SUPPLIED MATERIAL

### config.mk
export PLATFORM = sky130hd
export DESIGN_NAME = regfile_mp
export DESIGN_NICKNAME = d
export VERILOG_FILES = /design/src/rtl/regfile_mp_pkg.sv /design/src/rtl/regfile_mp_rf_read_port.sv /design/src/rtl/regfile_mp.sv
export SDC_FILE = /design/constraint.sdc
export NUM_CORES = 2
export LEC_CHECK = 0
export ABC_AREA = 1
export BUFFER_PORTS_ARGS = -buffer_cell sky130_fd_sc_hd__buf_4
export CORE_MARGIN = 2
export CORE_UTILIZATION = 50
export DETAILED_ROUTE_END_ITERATION = 10
export PLACE_DENSITY_LB_ADDON = 0.2
export SLEW_MARGIN = 30
export SYNTH_ARGS = -nofsm -noshare
export SYNTH_HDL_FRONTEND = slang
export SYNTH_SLANG_ARGS = --single-unit
### constraint.sdc
create_clock -name clk -period 3.91 [get_ports clk]
set_clock_uncertainty 0.05 [all_clocks]
set_input_delay 0.782 -clock clk [delete_from_list [all_inputs] [get_ports clk]]
set_output_delay 0.782 -clock clk [all_outputs]
set_load 0.01 [all_outputs]
**config.mk**
```make
export PLATFORM = sky130hd
export DESIGN_NAME = jtag_tap_core
export DESIGN_NICKNAME = d
export VERILOG_FILES = /design/src/rtl/jtag_tap_pkg.sv /design/src/rtl/jtag_tap_fsm.sv /design/src/rtl/jtag_tap_core.sv
export SDC_FILE = /design/constraint.sdc
export NUM_CORES = 1
export LEC_CHECK = 0
export CORE_MARGIN = 4
export CORE_UTILIZATION = 53
export DETAILED_ROUTE_END_ITERATION = 10
export GPL_ROUTABILITY_DRIVEN = 1
export GPL_TIMING_DRIVEN = 1
export PLACE_DENSITY = 0.89
export SLEW_MARGIN = 20
export SYNTH_ARGS = -nofsm -noshare
export SYNTH_HDL_FRONTEND = slang
export SYNTH_SLANG_ARGS = --single-unit
```
**constraint.sdc**
```tcl
create_clock -name TCK -period 6.8 [get_ports TCK]
set_input_delay 0.68 -clock TCK [delete_from_list [all_inputs] [get_ports TCK]]
set_output_delay 0.68 -clock TCK [all_outputs]
set_load 0.02 [all_outputs]
```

EXERCISE DIRECTIONS
Retype word for word the line above with "set_output_delay 0.782 -clock" and all lines after it, nothing else.

RESPONSE AREA
set_output_delay 0.782 -clock clk [all_outputs]
set_load 0.01 [all_outputs]
**config.mk**
```make
export PLATFORM = sky130hd
export DESIGN_NAME = jtag_tap_core
export DESIGN_NICKNAME = d
export VERILOG_FILES = /design/src/rtl/jtag_tap_pkg.sv /design/src/rtl/jtag_tap_fsm.sv /design/src/rtl/jtag_tap_core.sv
export SDC_FILE = /design/constraint.sdc
export NUM_CORES = 1
export LEC_CHECK = 0
export CORE_MARGIN = 4
export CORE_UTILIZATION = 53
export DETAILED_ROUTE_END_ITERATION = 10
export GPL_ROUTABILITY_DRIVEN = 1
export GPL_TIMING_DRIVEN = 1
export PLACE_DENSITY = 0.89
export SLEW_MARGIN = 20
export SYNTH_ARGS = -nofsm -noshare
export SYNTH_HDL_FRONTEND = slang
export SYNTH_SLANG_ARGS = --single-unit
```
**constraint.sdc**
```tcl
create_clock -name TCK -period 6.8 [get_ports TCK]
set_input_delay 0.68 -clock TCK [delete_from_list [all_inputs] [get_ports TCK]]
set_output_delay 0.68 -clock TCK [all_outputs]
set_load 0.02 [all_outputs]
```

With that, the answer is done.